In this Dream Tour segment, the alternative rock band, Jersey Calling, reveals who they would want on their ultimate tour lineup. You can check out their picks, after the break.
Hey, we’re JERSEY CALLING from the Garden State, and we’ve often thought about who we’d love to open for on a dream tour…
Operation Ivy: Though now defunct, with most of their members moving on to form Rancid, Operation Ivy was a band whose influence can be heard in most of the music we enjoy, and they kickstarted the Bay Area punk scene that blew up in the early 90s. We’d love to talk about song-writing with powerhouse vocalist Jesse Michaels and guitarist “Lint,” aka punk legend Tim Armstrong.
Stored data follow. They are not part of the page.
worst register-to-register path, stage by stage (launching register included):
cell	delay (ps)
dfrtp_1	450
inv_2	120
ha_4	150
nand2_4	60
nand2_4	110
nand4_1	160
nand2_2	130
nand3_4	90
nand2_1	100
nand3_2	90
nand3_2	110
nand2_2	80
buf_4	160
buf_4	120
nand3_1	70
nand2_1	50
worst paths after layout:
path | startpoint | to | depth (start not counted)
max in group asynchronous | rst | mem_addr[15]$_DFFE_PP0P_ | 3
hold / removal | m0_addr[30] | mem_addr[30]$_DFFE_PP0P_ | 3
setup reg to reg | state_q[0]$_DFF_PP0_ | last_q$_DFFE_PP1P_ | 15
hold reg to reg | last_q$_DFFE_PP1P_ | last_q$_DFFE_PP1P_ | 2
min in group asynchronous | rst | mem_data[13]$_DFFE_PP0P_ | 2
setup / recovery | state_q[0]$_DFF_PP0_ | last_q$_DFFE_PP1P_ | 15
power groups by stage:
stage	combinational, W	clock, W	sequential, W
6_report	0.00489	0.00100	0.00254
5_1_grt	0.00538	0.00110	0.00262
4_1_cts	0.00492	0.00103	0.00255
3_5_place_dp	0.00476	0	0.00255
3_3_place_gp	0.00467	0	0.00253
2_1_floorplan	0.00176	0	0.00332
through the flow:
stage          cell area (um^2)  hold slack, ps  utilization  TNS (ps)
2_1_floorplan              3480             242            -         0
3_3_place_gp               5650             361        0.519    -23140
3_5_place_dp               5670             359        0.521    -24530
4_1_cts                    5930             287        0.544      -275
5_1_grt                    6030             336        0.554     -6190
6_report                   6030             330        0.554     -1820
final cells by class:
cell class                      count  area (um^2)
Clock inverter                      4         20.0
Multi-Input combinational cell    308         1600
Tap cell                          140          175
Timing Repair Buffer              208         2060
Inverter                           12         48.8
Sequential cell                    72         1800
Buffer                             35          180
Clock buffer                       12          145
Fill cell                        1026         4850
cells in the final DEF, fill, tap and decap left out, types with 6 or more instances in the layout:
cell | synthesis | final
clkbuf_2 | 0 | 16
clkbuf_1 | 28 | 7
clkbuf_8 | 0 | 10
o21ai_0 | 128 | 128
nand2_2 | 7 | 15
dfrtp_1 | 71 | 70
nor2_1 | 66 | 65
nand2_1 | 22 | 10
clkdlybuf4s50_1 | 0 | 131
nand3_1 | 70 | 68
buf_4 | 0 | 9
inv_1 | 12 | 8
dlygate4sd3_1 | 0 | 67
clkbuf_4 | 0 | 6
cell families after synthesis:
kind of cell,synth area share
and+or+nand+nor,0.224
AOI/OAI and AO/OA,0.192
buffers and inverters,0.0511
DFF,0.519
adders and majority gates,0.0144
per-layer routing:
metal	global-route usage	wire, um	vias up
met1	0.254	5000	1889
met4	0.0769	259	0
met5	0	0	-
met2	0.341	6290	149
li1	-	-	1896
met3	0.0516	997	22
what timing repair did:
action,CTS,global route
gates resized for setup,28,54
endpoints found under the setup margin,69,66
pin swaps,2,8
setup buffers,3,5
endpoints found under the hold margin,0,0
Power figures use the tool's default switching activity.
<file path="src/rtl/pwm_capture_pkg.sv">
// Shared types and helpers for the PWM capture block.
package pwm_capture_pkg;

    typedef enum logic [1:0] {
        IDLE = 2'd0,
        HIGH = 2'd1,
        LOW  = 2'd2
    } state_t;

    localparam int DEF_W       = 10;
    localparam int DEF_TIMEOUT = 1023;

    // Increment when enabled, sticking at max_val instead of wrapping.
    function automatic int unsigned sat_inc(input int unsigned cnt,
                                            input int unsigned max_val,
                                            input logic        en);
        int unsigned res;
        res = cnt;
        if (en && (cnt < max_val)) begin
            res = cnt + 1;
        end
        return res;
    endfunction

endpackage

</file>
<file path="src/rtl/pwm_capture_sync_edge.sv">
// Brings the asynchronous PWM pin into the clk domain and flags its edges.
module pwm_capture_sync_edge (
    input  logic clk,
    input  logic rst,
    input  logic pin,
    output logic level,
    output logic rise,
    output logic fall
);

    logic sync_p0;
    logic sync_p1;

    // Two-flop synchronizer, then level and edge pulses registered together
    // so level, rise and fall stay aligned for the FSM.
    always_ff @(posedge clk) begin
        if (rst) begin
            sync_p0 <= 1'b0;
            sync_p1 <= 1'b0;
            level   <= 1'b0;
            rise    <= 1'b0;
            fall    <= 1'b0;
        end else begin
            sync_p0 <= pin;
            sync_p1 <= sync_p0;
            level   <= sync_p1;
            rise    <= sync_p1 & ~level;
            fall    <= ~sync_p1 & level;
        end
    end

endmodule

</file>
<file path="src/rtl/pwm_capture.sv">
// Measures high time and period of a PWM input in tick units, with a
// stuck-input timeout; results published with a one-cycle valid strobe.
module pwm_capture
    import pwm_capture_pkg::*;
#(
    parameter int W       = DEF_W,
    parameter int TIMEOUT = DEF_TIMEOUT
) (
    input  logic         clk,
    input  logic         rst,
    input  logic         tick,
    input  logic         pwm_in,
    output logic [W-1:0] duty,
    output logic [W-1:0] period,
    output logic         valid,
    output logic         stuck
);

    localparam logic [W-1:0] CNT_MAX = '1;
    localparam logic [W-1:0] TO_LAST = W'(TIMEOUT - 1);

    logic level;
    logic rise;
    logic fall;

    state_t state;
    state_t state_d;

    logic [W-1:0] hi_cnt;
    logic [W-1:0] per_cnt;
    logic [W-1:0] to_cnt;
    logic [W-1:0] hi_cnt_d;
    logic [W-1:0] per_cnt_d;
    logic [W-1:0] to_cnt_d;
    logic [W-1:0] hi_inc;
    logic [W-1:0] per_inc;
    logic [W-1:0] to_inc;
    logic [W-1:0] tick_w;
    logic [W-1:0] duty_d;
    logic [W-1:0] period_d;
    logic         stuck_d;
    logic         valid_d;
    logic         timeout_hit;

    pwm_capture_sync_edge u_sync_edge (
        .clk   (clk),
        .rst   (rst),
        .pin   (pwm_in),
        .level (level),
        .rise  (rise),
        .fall  (fall)
    );

    assign hi_inc  = W'(sat_inc(32'(hi_cnt),  32'(CNT_MAX), tick));
    assign per_inc = W'(sat_inc(32'(per_cnt), 32'(CNT_MAX), tick));
    assign to_inc  = W'(sat_inc(32'(to_cnt),  32'(CNT_MAX), tick));
    assign tick_w  = {{(W-1){1'b0}}, tick};

    // Edges clear to_cnt, so an edge always pre-empts a timeout in the same clk.
    assign timeout_hit = tick && (to_cnt == TO_LAST) && !rise && !fall;

    always_ff @(posedge clk) begin
        if (rst) begin
            state <= IDLE;
        end else begin
            state <= state_d;
        end
    end

    always_comb begin
        state_d = state;
        if (rise) begin
            state_d = HIGH;
        end else if (fall) begin
            if (state == HIGH) begin
                state_d = LOW;
            end
        end else if (timeout_hit) begin
            state_d = IDLE;
        end
    end

    // A tick coincident with an edge is counted into the phase that edge starts.
    always_comb begin
        hi_cnt_d  = hi_cnt;
        per_cnt_d = per_cnt;
        to_cnt_d  = to_inc;
        duty_d    = duty;
        period_d  = period;
        stuck_d   = stuck;
        valid_d   = 1'b0;

        if (rise || fall) begin
            to_cnt_d = '0;
        end else if (timeout_hit) begin
            to_cnt_d = '0;
            duty_d   = level ? CNT_MAX : '0;
            period_d = '0;
            stuck_d  = 1'b1;
            valid_d  = 1'b1;
        end

        case (state)
            IDLE: begin
                if (rise) begin
                    hi_cnt_d  = tick_w;
                    per_cnt_d = tick_w;
                end
            end
            HIGH: begin
                if (rise) begin
                    hi_cnt_d  = tick_w;
                    per_cnt_d = tick_w;
                end else if (fall) begin
                    per_cnt_d = per_inc;
                end else begin
                    hi_cnt_d  = hi_inc;
                    per_cnt_d = per_inc;
                end
            end
            LOW: begin
                if (rise) begin
                    duty_d    = hi_cnt;
                    period_d  = per_cnt;
                    stuck_d   = 1'b0;
                    valid_d   = 1'b1;
                    hi_cnt_d  = tick_w;
                    per_cnt_d = tick_w;
                end else begin
                    per_cnt_d = per_inc;
                end
            end
            default: ;
        endcase
    end

    always_ff @(posedge clk) begin
        if (rst) begin
            hi_cnt  <= '0;
            per_cnt <= '0;
            to_cnt  <= '0;
            duty    <= '0;
            period  <= '0;
            stuck   <= 1'b0;
            valid   <= 1'b0;
        end else begin
            hi_cnt  <= hi_cnt_d;
            per_cnt <= per_cnt_d;
            to_cnt  <= to_cnt_d;
            duty    <= duty_d;
            period  <= period_d;
            stuck   <= stuck_d;
            valid   <= valid_d;
        end
    end

endmodule

</file>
Not to mention, it’d be cool for our bass player to meet one of his heroes, Matt Freeman, whose bass playing influence can be heard in the punchy rhythm of our own songs. We’ve always loved their music recorded, and it’d be a dream come true to see those songs come to life onstage.
Less Than Jake: These guys are a party on stage, and we’ve even met a few of them up in Boston back when they played a show in the early 2000s there. They’re so relatable and down to earth, so it seems like they’d be an awesome band to tour with, plus their music shaped so much of our own songwriting and overall world-view. Half of us have tattoos inspired by their lyrics and albums. Also, while playing the kind of pop/punk/rock that we love playing, sometimes you just crave the big sound that horns can bring to a song, and Less Than Jake’s horn section brings another layer to their music. Everyone has days when they feel down, and their upbeat ska music would be the perfect pick-me-up on a long tour.
NOFX: Speaking of pick-me-up, NOFX’s show is part punk rock, part comedy gold. While they might also be a liability with some of their antics (as seen in their show, Backstage Passport), there’s nothing wrong with a little adventure on the road. We’ve always been influenced by their devil-may-care attitude about their songwriting, and it brought us to the realization that there is only one audience that our music needs to appeal to: us. Having fans who appreciate your music is amazing, don’t get us wrong, but in the end, you’re the one who has to play the songs over and over again, so it’s probably best that you’re playing something that you like. If you’re doing that, then you’ve already succeeded. Plus, we’d love to try and convince them to play “The Decline,” their 18-minute magnum opus, at one of our shows.